Available data ▸
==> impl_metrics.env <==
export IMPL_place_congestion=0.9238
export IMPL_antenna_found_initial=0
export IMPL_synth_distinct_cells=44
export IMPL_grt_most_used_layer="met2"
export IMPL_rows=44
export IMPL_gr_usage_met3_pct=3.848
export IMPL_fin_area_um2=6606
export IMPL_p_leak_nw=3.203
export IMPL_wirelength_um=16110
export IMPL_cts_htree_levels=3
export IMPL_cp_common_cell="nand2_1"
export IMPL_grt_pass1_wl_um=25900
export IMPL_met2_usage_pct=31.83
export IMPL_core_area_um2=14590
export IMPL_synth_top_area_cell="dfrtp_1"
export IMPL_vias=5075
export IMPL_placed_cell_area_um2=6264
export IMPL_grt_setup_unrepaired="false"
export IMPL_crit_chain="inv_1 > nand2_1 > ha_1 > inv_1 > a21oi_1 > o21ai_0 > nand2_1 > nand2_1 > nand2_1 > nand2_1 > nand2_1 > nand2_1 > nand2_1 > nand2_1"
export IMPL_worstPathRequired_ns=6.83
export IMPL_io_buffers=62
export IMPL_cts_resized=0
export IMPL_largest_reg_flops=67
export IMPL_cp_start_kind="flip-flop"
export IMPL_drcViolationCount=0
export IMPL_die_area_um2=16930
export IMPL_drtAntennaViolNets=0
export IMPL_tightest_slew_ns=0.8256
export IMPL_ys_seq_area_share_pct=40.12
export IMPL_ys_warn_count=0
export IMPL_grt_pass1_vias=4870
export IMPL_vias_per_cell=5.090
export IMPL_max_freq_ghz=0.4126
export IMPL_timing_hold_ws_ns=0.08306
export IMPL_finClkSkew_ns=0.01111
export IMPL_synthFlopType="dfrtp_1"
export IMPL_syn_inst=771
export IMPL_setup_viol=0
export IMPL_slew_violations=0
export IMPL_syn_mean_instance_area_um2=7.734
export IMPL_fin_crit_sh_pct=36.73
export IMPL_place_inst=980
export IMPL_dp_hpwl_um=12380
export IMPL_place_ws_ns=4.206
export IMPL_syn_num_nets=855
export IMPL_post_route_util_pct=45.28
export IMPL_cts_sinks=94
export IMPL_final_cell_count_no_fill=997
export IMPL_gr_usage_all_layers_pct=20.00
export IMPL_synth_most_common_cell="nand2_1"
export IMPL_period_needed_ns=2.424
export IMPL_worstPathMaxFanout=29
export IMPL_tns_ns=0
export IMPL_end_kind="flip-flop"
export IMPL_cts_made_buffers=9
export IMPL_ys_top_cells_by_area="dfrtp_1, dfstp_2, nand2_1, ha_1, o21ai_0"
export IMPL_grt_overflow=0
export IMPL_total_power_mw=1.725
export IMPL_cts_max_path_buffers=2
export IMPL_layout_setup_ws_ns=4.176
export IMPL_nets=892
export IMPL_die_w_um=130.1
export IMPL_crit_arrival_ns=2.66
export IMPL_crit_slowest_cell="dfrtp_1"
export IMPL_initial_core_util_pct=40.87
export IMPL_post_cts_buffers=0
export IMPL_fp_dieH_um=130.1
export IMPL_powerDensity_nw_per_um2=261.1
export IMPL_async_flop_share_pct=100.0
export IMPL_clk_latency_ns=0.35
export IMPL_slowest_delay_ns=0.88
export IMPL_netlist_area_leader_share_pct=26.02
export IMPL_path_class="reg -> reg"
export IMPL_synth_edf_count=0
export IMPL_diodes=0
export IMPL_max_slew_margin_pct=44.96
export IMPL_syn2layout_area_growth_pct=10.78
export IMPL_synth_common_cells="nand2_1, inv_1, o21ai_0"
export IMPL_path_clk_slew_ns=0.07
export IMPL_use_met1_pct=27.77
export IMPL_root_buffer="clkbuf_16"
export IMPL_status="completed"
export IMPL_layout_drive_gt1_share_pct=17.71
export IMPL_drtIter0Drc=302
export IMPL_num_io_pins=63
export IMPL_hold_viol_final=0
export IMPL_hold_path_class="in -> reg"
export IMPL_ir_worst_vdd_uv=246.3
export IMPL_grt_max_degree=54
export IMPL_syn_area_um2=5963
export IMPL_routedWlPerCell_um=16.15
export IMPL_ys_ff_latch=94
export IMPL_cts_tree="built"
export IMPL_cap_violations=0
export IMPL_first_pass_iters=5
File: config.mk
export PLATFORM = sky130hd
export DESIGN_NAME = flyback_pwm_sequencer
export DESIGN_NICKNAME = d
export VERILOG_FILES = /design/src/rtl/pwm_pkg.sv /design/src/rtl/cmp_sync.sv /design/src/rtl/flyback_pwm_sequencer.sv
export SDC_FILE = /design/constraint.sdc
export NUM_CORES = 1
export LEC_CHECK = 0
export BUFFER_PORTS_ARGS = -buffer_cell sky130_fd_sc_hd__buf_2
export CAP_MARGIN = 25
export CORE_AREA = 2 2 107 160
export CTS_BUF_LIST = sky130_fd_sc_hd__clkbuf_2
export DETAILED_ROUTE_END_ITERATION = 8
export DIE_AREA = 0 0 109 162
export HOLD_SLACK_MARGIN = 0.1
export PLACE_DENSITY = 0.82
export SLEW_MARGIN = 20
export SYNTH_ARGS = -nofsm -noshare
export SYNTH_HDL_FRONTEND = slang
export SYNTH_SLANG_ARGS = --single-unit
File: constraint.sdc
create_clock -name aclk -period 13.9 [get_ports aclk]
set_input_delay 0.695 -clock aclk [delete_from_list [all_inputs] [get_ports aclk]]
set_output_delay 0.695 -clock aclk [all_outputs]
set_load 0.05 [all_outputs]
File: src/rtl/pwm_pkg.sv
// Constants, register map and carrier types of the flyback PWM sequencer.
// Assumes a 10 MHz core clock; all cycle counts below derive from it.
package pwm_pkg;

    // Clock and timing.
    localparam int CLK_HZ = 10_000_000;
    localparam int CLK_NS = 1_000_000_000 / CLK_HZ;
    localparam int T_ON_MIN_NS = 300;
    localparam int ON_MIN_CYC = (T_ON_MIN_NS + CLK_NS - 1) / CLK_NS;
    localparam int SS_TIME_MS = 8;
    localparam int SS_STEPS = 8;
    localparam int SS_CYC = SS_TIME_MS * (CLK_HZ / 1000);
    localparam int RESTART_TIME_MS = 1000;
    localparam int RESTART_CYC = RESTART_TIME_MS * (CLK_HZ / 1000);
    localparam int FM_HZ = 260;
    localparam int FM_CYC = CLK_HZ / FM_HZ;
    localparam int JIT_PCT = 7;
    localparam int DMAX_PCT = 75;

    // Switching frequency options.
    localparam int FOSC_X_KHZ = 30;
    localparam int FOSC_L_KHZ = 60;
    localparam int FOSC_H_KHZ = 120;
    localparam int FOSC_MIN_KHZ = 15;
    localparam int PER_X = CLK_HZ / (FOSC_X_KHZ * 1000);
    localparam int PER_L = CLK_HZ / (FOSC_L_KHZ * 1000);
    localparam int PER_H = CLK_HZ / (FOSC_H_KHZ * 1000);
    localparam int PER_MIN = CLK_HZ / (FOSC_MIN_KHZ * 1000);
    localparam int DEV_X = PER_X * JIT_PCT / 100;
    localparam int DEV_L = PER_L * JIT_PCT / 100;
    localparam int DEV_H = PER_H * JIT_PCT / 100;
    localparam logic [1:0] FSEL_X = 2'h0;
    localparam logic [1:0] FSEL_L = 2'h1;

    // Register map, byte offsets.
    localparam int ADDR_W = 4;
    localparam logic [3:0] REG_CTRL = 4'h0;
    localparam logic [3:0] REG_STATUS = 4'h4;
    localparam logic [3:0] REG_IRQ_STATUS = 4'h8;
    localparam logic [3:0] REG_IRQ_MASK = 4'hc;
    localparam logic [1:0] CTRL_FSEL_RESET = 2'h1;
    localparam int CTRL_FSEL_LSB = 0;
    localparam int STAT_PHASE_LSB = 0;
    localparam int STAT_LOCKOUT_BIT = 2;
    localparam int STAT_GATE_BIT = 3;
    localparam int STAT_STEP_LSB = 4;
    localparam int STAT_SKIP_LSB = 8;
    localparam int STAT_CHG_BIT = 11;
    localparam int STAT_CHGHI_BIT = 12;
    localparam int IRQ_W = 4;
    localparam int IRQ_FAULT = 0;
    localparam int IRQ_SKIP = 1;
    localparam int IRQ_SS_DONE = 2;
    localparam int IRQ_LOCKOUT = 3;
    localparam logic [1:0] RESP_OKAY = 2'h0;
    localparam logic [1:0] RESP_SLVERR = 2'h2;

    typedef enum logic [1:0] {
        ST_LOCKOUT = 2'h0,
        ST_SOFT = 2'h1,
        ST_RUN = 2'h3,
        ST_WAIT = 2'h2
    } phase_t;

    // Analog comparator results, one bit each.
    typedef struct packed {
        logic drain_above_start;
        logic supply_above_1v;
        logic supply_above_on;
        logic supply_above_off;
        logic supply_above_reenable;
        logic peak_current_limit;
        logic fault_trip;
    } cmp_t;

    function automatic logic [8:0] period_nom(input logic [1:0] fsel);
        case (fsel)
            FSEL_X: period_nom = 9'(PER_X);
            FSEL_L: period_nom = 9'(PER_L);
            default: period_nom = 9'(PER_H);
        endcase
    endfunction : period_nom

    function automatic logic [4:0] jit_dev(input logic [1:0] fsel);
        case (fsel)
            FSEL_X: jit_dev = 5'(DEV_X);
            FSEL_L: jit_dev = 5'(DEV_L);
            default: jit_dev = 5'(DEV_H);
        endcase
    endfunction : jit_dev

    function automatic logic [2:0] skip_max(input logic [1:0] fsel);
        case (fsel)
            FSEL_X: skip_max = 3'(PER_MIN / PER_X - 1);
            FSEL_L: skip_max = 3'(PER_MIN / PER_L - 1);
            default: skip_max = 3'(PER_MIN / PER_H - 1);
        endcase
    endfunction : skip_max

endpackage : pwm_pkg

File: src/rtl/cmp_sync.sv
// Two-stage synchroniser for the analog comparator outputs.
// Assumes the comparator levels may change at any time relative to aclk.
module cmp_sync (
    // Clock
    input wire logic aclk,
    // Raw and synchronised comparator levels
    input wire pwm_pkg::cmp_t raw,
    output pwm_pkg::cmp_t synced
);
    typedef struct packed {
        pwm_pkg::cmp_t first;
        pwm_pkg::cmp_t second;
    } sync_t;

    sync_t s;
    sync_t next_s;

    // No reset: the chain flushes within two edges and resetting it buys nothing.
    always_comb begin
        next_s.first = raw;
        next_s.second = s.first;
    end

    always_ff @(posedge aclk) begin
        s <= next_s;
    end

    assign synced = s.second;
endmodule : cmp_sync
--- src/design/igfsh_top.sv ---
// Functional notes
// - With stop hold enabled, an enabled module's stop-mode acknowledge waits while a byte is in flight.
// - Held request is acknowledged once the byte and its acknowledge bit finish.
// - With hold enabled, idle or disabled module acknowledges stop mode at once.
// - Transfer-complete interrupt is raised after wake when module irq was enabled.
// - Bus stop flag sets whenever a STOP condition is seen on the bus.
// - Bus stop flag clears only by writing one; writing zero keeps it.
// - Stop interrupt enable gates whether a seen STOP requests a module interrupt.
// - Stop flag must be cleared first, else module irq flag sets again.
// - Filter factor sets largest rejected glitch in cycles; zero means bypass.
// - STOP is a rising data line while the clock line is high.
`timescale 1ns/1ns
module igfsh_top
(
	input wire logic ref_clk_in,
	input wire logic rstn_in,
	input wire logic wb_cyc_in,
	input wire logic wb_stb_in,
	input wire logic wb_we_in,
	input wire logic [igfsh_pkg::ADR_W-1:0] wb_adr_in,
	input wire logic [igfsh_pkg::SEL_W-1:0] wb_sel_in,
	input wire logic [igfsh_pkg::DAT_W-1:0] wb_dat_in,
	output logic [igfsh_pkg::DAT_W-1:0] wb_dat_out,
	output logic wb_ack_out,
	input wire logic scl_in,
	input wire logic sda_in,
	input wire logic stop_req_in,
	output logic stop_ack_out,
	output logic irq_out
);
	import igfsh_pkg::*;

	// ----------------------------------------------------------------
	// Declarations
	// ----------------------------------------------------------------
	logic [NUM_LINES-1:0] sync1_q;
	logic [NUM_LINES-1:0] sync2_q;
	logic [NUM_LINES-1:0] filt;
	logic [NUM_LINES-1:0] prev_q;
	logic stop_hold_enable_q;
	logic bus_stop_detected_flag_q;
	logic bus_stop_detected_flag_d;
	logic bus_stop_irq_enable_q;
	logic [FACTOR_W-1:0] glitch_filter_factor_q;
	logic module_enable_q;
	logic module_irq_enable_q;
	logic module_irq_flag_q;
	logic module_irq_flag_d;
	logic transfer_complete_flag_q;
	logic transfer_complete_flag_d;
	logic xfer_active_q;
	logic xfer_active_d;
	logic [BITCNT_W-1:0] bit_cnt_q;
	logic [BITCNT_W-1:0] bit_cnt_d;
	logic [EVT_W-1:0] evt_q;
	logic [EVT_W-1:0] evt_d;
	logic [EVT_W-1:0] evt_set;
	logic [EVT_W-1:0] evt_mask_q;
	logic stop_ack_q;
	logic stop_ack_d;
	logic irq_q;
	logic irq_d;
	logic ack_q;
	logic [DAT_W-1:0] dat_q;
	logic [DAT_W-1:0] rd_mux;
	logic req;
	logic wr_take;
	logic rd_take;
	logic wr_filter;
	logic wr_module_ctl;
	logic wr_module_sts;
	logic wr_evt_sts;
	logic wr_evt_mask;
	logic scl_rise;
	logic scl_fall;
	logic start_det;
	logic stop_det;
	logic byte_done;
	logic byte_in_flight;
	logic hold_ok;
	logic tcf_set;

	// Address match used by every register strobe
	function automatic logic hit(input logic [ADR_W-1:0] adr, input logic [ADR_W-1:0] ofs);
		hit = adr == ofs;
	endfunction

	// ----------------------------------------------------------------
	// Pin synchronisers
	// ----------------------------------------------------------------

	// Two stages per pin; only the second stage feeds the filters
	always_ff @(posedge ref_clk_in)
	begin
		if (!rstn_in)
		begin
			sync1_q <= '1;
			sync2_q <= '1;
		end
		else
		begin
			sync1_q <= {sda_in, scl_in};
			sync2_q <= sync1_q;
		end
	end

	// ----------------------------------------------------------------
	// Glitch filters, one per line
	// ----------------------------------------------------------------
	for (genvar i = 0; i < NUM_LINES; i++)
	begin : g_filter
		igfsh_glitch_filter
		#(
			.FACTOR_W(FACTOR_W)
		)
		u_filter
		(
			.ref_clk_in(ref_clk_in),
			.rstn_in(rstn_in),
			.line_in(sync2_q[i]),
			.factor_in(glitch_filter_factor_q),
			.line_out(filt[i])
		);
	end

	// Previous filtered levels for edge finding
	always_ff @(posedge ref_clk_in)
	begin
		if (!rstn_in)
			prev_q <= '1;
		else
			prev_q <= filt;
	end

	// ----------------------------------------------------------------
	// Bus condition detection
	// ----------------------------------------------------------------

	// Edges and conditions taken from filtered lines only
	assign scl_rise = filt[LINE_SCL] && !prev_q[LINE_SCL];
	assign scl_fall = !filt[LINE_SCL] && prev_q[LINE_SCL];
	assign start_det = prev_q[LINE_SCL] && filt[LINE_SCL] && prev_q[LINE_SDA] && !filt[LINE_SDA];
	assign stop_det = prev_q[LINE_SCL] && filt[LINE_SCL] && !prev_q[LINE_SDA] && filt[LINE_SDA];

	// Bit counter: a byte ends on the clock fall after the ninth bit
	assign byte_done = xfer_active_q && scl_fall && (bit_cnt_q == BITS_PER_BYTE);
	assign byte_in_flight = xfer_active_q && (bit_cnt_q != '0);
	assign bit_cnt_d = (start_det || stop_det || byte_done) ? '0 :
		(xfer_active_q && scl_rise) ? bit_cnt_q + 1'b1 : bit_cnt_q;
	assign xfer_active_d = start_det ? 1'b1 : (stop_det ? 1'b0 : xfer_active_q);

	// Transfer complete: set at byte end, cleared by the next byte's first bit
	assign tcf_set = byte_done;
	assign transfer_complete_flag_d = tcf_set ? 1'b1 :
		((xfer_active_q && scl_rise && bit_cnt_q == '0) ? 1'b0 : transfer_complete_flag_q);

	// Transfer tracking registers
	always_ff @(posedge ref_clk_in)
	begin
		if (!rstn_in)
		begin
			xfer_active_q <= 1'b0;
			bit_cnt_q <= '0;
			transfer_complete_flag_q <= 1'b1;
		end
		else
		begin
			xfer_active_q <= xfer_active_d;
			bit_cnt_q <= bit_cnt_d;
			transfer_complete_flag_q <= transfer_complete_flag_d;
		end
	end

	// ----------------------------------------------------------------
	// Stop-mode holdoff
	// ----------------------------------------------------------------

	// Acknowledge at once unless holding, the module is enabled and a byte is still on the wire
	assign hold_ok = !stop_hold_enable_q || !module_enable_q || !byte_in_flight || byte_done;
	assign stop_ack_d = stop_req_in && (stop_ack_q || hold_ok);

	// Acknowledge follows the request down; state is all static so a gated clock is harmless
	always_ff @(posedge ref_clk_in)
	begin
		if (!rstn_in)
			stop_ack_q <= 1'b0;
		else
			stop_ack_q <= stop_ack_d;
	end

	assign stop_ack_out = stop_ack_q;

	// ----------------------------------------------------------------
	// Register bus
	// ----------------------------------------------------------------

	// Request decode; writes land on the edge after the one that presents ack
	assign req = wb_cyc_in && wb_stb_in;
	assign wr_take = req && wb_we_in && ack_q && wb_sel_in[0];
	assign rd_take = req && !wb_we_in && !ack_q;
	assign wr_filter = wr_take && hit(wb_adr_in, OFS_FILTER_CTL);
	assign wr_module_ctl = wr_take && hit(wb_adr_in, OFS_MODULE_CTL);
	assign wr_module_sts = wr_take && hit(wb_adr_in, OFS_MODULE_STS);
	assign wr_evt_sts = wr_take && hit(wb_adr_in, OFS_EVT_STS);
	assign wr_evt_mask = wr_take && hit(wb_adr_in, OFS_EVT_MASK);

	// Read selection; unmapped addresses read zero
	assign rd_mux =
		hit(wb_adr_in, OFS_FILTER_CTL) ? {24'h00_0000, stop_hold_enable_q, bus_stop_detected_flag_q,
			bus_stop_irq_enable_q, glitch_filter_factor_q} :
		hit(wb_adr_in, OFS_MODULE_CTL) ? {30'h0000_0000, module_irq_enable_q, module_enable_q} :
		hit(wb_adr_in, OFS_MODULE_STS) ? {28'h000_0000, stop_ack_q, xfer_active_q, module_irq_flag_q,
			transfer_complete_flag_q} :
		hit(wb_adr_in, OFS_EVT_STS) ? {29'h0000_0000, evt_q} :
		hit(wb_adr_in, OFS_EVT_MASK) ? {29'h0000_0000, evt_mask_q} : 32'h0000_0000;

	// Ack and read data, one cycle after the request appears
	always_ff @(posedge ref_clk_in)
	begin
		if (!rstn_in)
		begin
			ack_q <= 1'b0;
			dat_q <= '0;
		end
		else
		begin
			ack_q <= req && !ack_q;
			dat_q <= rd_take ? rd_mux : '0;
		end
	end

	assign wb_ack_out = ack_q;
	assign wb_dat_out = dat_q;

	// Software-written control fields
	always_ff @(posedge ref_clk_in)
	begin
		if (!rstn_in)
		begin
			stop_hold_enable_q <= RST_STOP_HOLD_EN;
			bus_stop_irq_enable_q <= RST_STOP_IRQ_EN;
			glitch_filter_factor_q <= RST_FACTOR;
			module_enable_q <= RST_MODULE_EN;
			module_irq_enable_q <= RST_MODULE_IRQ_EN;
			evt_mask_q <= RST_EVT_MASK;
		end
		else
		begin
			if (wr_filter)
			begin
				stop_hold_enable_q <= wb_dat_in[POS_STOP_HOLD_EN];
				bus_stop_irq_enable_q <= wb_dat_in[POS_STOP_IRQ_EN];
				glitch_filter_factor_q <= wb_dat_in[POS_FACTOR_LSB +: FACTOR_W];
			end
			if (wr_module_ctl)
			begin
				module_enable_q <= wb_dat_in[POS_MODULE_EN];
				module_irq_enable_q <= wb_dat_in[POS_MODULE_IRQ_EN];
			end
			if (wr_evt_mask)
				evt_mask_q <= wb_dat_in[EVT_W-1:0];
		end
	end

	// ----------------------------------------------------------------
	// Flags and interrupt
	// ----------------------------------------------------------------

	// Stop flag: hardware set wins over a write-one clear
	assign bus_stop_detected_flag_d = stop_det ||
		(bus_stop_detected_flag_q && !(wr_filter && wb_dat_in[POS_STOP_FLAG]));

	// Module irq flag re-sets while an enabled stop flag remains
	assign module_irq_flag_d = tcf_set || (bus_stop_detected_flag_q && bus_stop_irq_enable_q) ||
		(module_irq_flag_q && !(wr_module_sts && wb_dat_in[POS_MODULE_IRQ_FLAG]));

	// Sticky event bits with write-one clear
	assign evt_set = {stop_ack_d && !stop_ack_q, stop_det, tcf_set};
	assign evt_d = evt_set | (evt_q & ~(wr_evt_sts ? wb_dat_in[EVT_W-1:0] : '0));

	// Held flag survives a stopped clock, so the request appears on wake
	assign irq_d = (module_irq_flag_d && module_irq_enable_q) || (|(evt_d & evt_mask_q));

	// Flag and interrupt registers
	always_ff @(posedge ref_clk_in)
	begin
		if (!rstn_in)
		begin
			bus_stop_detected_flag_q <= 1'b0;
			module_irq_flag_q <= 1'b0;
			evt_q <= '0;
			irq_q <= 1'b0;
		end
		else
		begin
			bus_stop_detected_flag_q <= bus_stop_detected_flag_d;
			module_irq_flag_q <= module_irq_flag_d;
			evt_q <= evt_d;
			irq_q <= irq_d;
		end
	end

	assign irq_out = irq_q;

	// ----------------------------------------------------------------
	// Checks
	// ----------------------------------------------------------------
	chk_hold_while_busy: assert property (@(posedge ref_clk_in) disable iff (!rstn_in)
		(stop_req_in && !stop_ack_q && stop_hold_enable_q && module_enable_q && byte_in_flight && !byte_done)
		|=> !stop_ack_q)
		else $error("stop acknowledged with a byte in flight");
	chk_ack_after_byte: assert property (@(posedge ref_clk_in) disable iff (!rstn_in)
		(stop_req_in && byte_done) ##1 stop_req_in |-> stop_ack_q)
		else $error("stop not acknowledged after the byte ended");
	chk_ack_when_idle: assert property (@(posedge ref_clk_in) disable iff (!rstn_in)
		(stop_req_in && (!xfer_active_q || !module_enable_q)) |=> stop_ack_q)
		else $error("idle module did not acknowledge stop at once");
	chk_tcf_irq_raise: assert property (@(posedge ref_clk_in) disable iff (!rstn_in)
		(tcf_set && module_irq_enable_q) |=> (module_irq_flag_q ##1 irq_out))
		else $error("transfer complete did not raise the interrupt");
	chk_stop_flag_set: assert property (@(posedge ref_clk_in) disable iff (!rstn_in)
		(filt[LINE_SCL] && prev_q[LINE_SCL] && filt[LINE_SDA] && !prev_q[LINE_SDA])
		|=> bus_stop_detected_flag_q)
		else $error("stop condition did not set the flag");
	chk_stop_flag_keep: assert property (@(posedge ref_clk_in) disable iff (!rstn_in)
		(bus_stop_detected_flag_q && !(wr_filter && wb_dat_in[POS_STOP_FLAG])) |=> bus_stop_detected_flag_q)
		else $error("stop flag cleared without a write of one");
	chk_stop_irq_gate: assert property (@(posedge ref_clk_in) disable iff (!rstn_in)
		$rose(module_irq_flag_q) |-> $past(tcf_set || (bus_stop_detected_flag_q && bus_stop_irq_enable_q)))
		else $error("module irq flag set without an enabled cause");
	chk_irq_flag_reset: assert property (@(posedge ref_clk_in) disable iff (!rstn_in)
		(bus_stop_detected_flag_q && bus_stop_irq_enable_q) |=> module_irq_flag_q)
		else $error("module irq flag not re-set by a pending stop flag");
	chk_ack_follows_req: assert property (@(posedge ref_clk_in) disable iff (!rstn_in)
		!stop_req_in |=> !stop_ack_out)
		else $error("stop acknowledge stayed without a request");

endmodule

What you have to do ▸
Only one stretch of the data above is needed. Restate it word for word, from the line containing "export IMPL_layout_setup_ws_ns=4.176" through the line containing "export IMPL_use_met1_pct=27.77", both ends included.

Response to this exercise ▸
export IMPL_layout_setup_ws_ns=4.176
export IMPL_nets=892
export IMPL_die_w_um=130.1
export IMPL_crit_arrival_ns=2.66
export IMPL_crit_slowest_cell="dfrtp_1"
export IMPL_initial_core_util_pct=40.87
export IMPL_post_cts_buffers=0
export IMPL_fp_dieH_um=130.1
export IMPL_powerDensity_nw_per_um2=261.1
export IMPL_async_flop_share_pct=100.0
export IMPL_clk_latency_ns=0.35
export IMPL_slowest_delay_ns=0.88
export IMPL_netlist_area_leader_share_pct=26.02
export IMPL_path_class="reg -> reg"
export IMPL_synth_edf_count=0
export IMPL_diodes=0
export IMPL_max_slew_margin_pct=44.96
export IMPL_syn2layout_area_growth_pct=10.78
export IMPL_synth_common_cells="nand2_1, inv_1, o21ai_0"
export IMPL_path_clk_slew_ns=0.07
export IMPL_use_met1_pct=27.77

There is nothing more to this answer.